Loving until it hurts

Gratefully downloaded from Fr Ray Blake's blog
Yesterday was One Of Those Days... and so I am very thankful that God allowed it to be preceded by an experience that was One Of Those Evenings in quite a different sense.  On Monday night four of us (that I know of) from Horsham went down to St Mary Magdalene's RC Church in Brighton, whose 150th anniversary celebrations were started in heavenly style by a celebration of Solemn High Mass of the Holy Ghost (Extraordinary Form).  Our own Fr Richard and Fr Aaron were amongst the priests present.
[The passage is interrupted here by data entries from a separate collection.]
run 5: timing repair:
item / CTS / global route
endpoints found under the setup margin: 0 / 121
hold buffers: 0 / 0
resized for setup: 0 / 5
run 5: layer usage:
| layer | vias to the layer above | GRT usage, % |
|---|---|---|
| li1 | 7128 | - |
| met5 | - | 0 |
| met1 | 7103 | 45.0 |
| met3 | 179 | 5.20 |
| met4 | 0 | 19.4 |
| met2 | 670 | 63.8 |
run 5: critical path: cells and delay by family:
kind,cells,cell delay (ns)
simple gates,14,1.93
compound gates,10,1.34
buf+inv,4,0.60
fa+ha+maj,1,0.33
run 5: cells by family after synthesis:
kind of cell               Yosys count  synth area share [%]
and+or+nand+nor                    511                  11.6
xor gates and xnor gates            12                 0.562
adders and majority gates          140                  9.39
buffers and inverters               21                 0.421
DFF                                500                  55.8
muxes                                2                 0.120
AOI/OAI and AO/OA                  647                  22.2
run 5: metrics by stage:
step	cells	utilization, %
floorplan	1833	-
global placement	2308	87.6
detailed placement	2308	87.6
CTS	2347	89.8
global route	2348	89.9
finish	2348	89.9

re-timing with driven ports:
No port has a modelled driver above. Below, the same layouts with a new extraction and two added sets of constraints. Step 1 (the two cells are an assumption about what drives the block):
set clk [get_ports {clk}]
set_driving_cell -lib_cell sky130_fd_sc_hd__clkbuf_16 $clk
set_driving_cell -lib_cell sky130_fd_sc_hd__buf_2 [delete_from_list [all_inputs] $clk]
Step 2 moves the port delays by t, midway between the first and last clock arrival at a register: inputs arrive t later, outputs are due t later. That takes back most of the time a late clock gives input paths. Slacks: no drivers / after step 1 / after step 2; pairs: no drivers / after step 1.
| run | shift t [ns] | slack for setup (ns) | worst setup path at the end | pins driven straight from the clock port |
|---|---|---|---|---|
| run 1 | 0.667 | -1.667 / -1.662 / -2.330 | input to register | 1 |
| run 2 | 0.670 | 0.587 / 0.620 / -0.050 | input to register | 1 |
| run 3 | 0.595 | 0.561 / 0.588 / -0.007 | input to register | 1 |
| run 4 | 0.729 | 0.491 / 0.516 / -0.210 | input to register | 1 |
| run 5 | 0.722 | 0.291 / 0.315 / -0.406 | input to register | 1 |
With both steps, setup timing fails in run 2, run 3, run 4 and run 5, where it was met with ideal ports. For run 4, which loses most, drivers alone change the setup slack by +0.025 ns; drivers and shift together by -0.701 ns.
The Mass was sublime, a genuine foretaste of Heaven, or perhaps rather a kairos moment in which the veils between Heaven and earth dissolve and one is vividly aware of being part of the universal and eternal communion of the Church. It was revelatory for me to hear Schubert's Mass No 2 in G major performed in its intended setting rather than in the context of a concert or CD recording.  There was also a new and spine-tingling composition by composer Tom Bennett having its world premier, Tu es Petrus, and I am inclined to agree with Mulier Fortis who says it made her think of the "terrifying and awe-ful responsibility" that accompanies the office of Pope, echoing down the centuries from Jesus' instigation of the role until the end of our world.

Congratulations to St Mary Magdalene's both on the Mass and on their anniversary!
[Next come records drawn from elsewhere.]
Context: an optimization exercise on an open-source flow, tuned for small area. The choices shown serve that exercise and are no tape-out recipe.
Function was checked by simulation only, so behaviour that the tests miss may differ from the original.
Power is estimated from default activity; no workload was simulated.

==> flow/design.v <==
module clk_div_bank #(
   parameter int unsigned CHANNELS = 12,
   parameter int unsigned CNT_W    = 20,
   parameter int unsigned AW       = 4
) (
   input  logic                clk,
   input  logic                rst_n,
   input  logic                cfg_we,
   input  logic [AW-1:0]       cfg_addr,
   input  logic [CNT_W-1:0]    cfg_div,
   input  logic [CHANNELS-1:0] en,
   input  logic                sync,
   output logic [CHANNELS-1:0] cout,
   output logic [CHANNELS-1:0] tick,
   output logic [CHANNELS-1:0] cfg_pend
);
   localparam int unsigned CAP_SH = CNT_W - 1;
   localparam int unsigned HW     = CNT_W - 1;
   function automatic logic [HW-1:0] rst_half(input int unsigned idx);
      if (idx + 1 >= CAP_SH) rst_half = (HW'(1) << (CAP_SH - 1)) - HW'(1);
      else rst_half = (HW'(1) << idx) - HW'(1);
   endfunction
   logic [HW-1:0] wl_c;
   logic          wb_c;
   logic          whi_c;
   assign whi_c = |cfg_div[CNT_W-1:1];
   assign wb_c  = cfg_div[0] & whi_c;
   assign wl_c  = whi_c ? (cfg_div[CNT_W-1:1] - HW'(!cfg_div[0])) : '0;
   logic [CHANNELS-1:0] pf_q, cout_q, tick_q;
   for (genvar i = 0; i < CHANNELS; i++) begin : g_ch
      logic [HW-1:0] r_q, rn_q, l_q, l_s, pl_q;
      logic          ph_q, b_q, pb_q;
      logic          wr, fresh, rz, r_b, r_b1, bnd, rst_c, end_hi, low_c;
      logic [HW-1:0] xl;
      logic          xb;
      assign l_q    = l_s ^ rst_half(i);
      assign r_q    = ~rn_q;
      assign wr     = cfg_we && (cfg_addr == AW'(i));
      assign fresh  = !cout_q[i] && !ph_q;
      assign rz     = (r_q == '0);
      assign r_b    = (r_q == HW'(b_q));
      assign r_b1   = (r_q == HW'(b_q) + HW'(1));
      assign bnd    = !fresh && rz;
      assign rst_c  = !en[i] || sync || bnd;
      assign end_hi = !fresh && !ph_q && r_b1;
      assign low_c  = ph_q || r_b;
      assign xl = (wl_c & {HW{wr}}) | (pl_q & {HW{!wr}});
      assign xb = (wb_c & wr) | (pb_q & !wr);
      always_ff @(posedge clk) begin
         rn_q <= (fresh || end_hi) ? ~l_q : (rn_q + HW'(1));
         pl_q <= xl;
         pb_q <= xb;
      end
      always_ff @(posedge clk or negedge rst_n) begin
         if (!rst_n) begin
            ph_q      <= 1'b0;
            l_s       <= '0;
            b_q       <= 1'b0;
            pf_q[i]   <= 1'b0;
            cout_q[i] <= 1'b0;
            tick_q[i] <= 1'b0;
         end else begin
            cout_q[i] <= !rst_c && (fresh || !low_c);
            tick_q[i] <= bnd && en[i] && !sync;
            if (rst_c) begin
               ph_q    <= 1'b0;
               pf_q[i] <= 1'b0;
               if (wr || pf_q[i]) begin
                  l_s <= xl ^ rst_half(i);
                  b_q <= xb;
               end
            end else begin
               ph_q    <= !fresh && (low_c || r_b1);
               pf_q[i] <= pf_q[i] || wr;
            end
         end
      end
   end
   assign cout     = cout_q;
   assign tick     = tick_q;
   assign cfg_pend = pf_q;
endmodule
export LEC_CHECK = 0
export CAP_MARGIN = 20
export CORE_MARGIN = 2
export CORE_UTILIZATION = 70
export SLEW_MARGIN = 20
create_clock -name core_clock -period 5.0 [get_ports {clk}]
standard.sh (not shown) runs the stock make flow with config.mk's settings and CLKGATE_MAP_FILE= SYNTH_SCRIPT=/design/flow/synth_recipe.tcl, a recipe that flattens the netlist after the stock synthesis.
==> flow/flow/run.sh <==
#!/bin/bash
set -euo pipefail
work=$PWD
export AREA_ABC_SCRIPT=$work/flow/abc_area.script
export CTS_ARGS="-sink_clustering_enable -repair_clock_nets -sink_clustering_size 16 -sink_clustering_max_diameter 60 -buf_list sky130_fd_sc_hd__clkbuf_8 -dont_use_dummy_load"
export BUFFER_PORTS_ARGS="-buffer_cell sky130_fd_sc_hd__buf_1"
{ head -n 1 synth_recipe.tcl; cat flow/abc_proc.tcl; tail -n +2 synth_recipe.tcl; } > synth_area.tcl
sed "s|SYNTH_SCRIPT=[^ ]*|SYNTH_SCRIPT=$work/synth_area.tcl|" standard.sh > synth_area.sh
bash synth_area.sh synth > synth_make.log 2>&1
bash standard.sh > standard_make.log 2>&1
==> flow/flow/abc_area.script <==
strash
&get -n
&st
&dch
&nf -R 1000
&st
&syn2
&dch
&nf -R 1000
&st
&dch
&nf -R 1000
&put
topo
==> flow/flow/abc_proc.tcl <==
# Run ABC with this flow's area-oriented script in place of the one ORFS picks; every other
# argument (liberty, dont_use cells, constraints) is kept as ORFS sets it.
proc abc {args} {
  set i [lsearch $args -script]
  if {$i >= 0} { lset args [expr {$i + 1}] $::env(AREA_ABC_SCRIPT) }
  yosys abc {*}$args
}
Next try:
--- a/flow/design.v
+++ b/flow/design.v
@@ -27,15 +27,13 @@
    assign wb_c  = cfg_div[0] & whi_c;
    assign wl_c  = whi_c ? (cfg_div[CNT_W-1:1] - HW'(!cfg_div[0])) : '0;
    logic [CHANNELS-1:0] pf_q, cout_q, tick_q;
    for (genvar i = 0; i < CHANNELS; i++) begin : g_ch
-      logic [HW-1:0] r_q, rn_q, l_q, l_s, pl_q;
+      logic [HW-1:0] r_q, l_q, pl_q;
       logic          ph_q, b_q, pb_q;
       logic          wr, fresh, rz, r_b, r_b1, bnd, rst_c, end_hi, low_c;
       logic [HW-1:0] xl;
       logic          xb;
-      assign l_q    = l_s ^ rst_half(i);
-      assign r_q    = ~rn_q;
       assign wr     = cfg_we && (cfg_addr == AW'(i));
       assign fresh  = !cout_q[i] && !ph_q;
       assign rz     = (r_q == '0);
       assign r_b    = (r_q == HW'(b_q));
@@ -46,16 +44,16 @@
       assign low_c  = ph_q || r_b;
       assign xl = (wl_c & {HW{wr}}) | (pl_q & {HW{!wr}});
       assign xb = (wb_c & wr) | (pb_q & !wr);
       always_ff @(posedge clk) begin
-         rn_q <= (fresh || end_hi) ? ~l_q : (rn_q + HW'(1));
+         r_q <= (fresh || end_hi) ? l_q : (r_q - HW'(1));
          pl_q <= xl;
          pb_q <= xb;
       end
       always_ff @(posedge clk or negedge rst_n) begin
          if (!rst_n) begin
             ph_q      <= 1'b0;
-            l_s       <= '0;
+            l_q       <= rst_half(i);
             b_q       <= 1'b0;
             pf_q[i]   <= 1'b0;
             cout_q[i] <= 1'b0;
             tick_q[i] <= 1'b0;
@@ -65,9 +63,9 @@
             if (rst_c) begin
                ph_q    <= 1'b0;
                pf_q[i] <= 1'b0;
                if (wr || pf_q[i]) begin
-                  l_s <= xl ^ rst_half(i);
+                  l_q <= xl;
                   b_q <= xb;
                end
             end else begin
                ph_q    <= !fresh && (low_c || r_b1);
Result: Cell area is higher by about 0.46%; maximum frequency is lower by about 11%; synthesized area is higher by about 1%; final cell count is lower by about 1.8%; total power is higher by 3.4%.

-- re-timing with driven ports --
The flow's constraints put no driver on any port. The routed layouts listed below were extracted and timed again, unchanged, in two steps.
Step 1 (the two cells are an assumption about what drives the block):
set clk [get_ports {clk}]
set_driving_cell -lib_cell sky130_fd_sc_hd__clkbuf_16 $clk
set_driving_cell -lib_cell sky130_fd_sc_hd__buf_2 [delete_from_list [all_inputs] $clk]
Step 2 also shifts input and output timing later by t, the mid clock arrival at the registers, as if the neighbouring blocks saw the same clock.
Three values: no drivers, after step 1, after step 2; two values: the first two.
run | t, ns | slack for setup (ns) | worst setup path at the end
the first run | 0.718 | 1.522 / 1.522 / 0.853 | input to register
the second run | 0.720 | 1.086 / 1.121 / 0.401 | input to register
After both steps setup and hold are still met in every run listed. For the second run, which loses most, drivers alone change the setup slack by +0.035 ns; drivers and shift together by -0.685 ns.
This was an experience which re-grounded my faith and reminded me of the raison d'etre of everything I do (indeed, of everything I am).  Sometimes the practical challenges and battles of daily life distract and discourage us and we need reminding of the ground of our hope. Another such moment came last week when, in my prayer time, I was reading the Meditation of the Day in Magnificat.  The Gospel (Saturday after Ash Wednesday) was Luke 5:27-32, the calling of Levi, and the meditation was a passage by St Catherine of Siena which had been entitled "What Drew Matthew to Jesus".  St Catherine's answer was, quite simply, love.  As pro-lifers, we can never remind ourselves enough that love should be the "source and the summit" (to re-apply the words from Sacrosanctum Concilium!) of all that we do and say.  Love for the precious, sacred dignity of all human life from conception until natural death.

An excerpt:

Because of its rebellion against God, here are the devils, holding this sheep as their own possession.  Then along comes God's infinite goodness and sees the sheep's sorry state, its ruin and damnation.  He knows he cannot use wrath or war to entice it away from them.  Supreme, eternal Wisdom doesn't want to do it that way, even though the sheep has wronged him... No, he finds a delightful way - the most sweet and loving way possible; for he sees that the human heart is drawn by love as by nothing else, since it is made of love.  This seems to be why human beings love so much, because they are made of nothing but love, body and soul.  In love God created them in his own image and likeness, and in love father and mother conceive and bring forth their children, giving them a share in their own substance.  So God, seeing that humankind is so quick to love, throws out to us right away the hook of love, giving us the Word, his only-begotten Son...

This Word played life against death and death against life in tournament on the wood of the most holy cross, so that by his death he destroyed our death, and to give us life he spent his own bodily life.  With love, then, he has so drawn us and with his kindness so conquered our malice that every heart should be won over... Oh gentle loving Word, with love you recovered your little sheep, and with love gave them life.  You brought them back to the fold by restoring to them the grace they had lost. (St Catherine of Siena)

Humbling words, and a reminder of our own vocation to love until it hurts.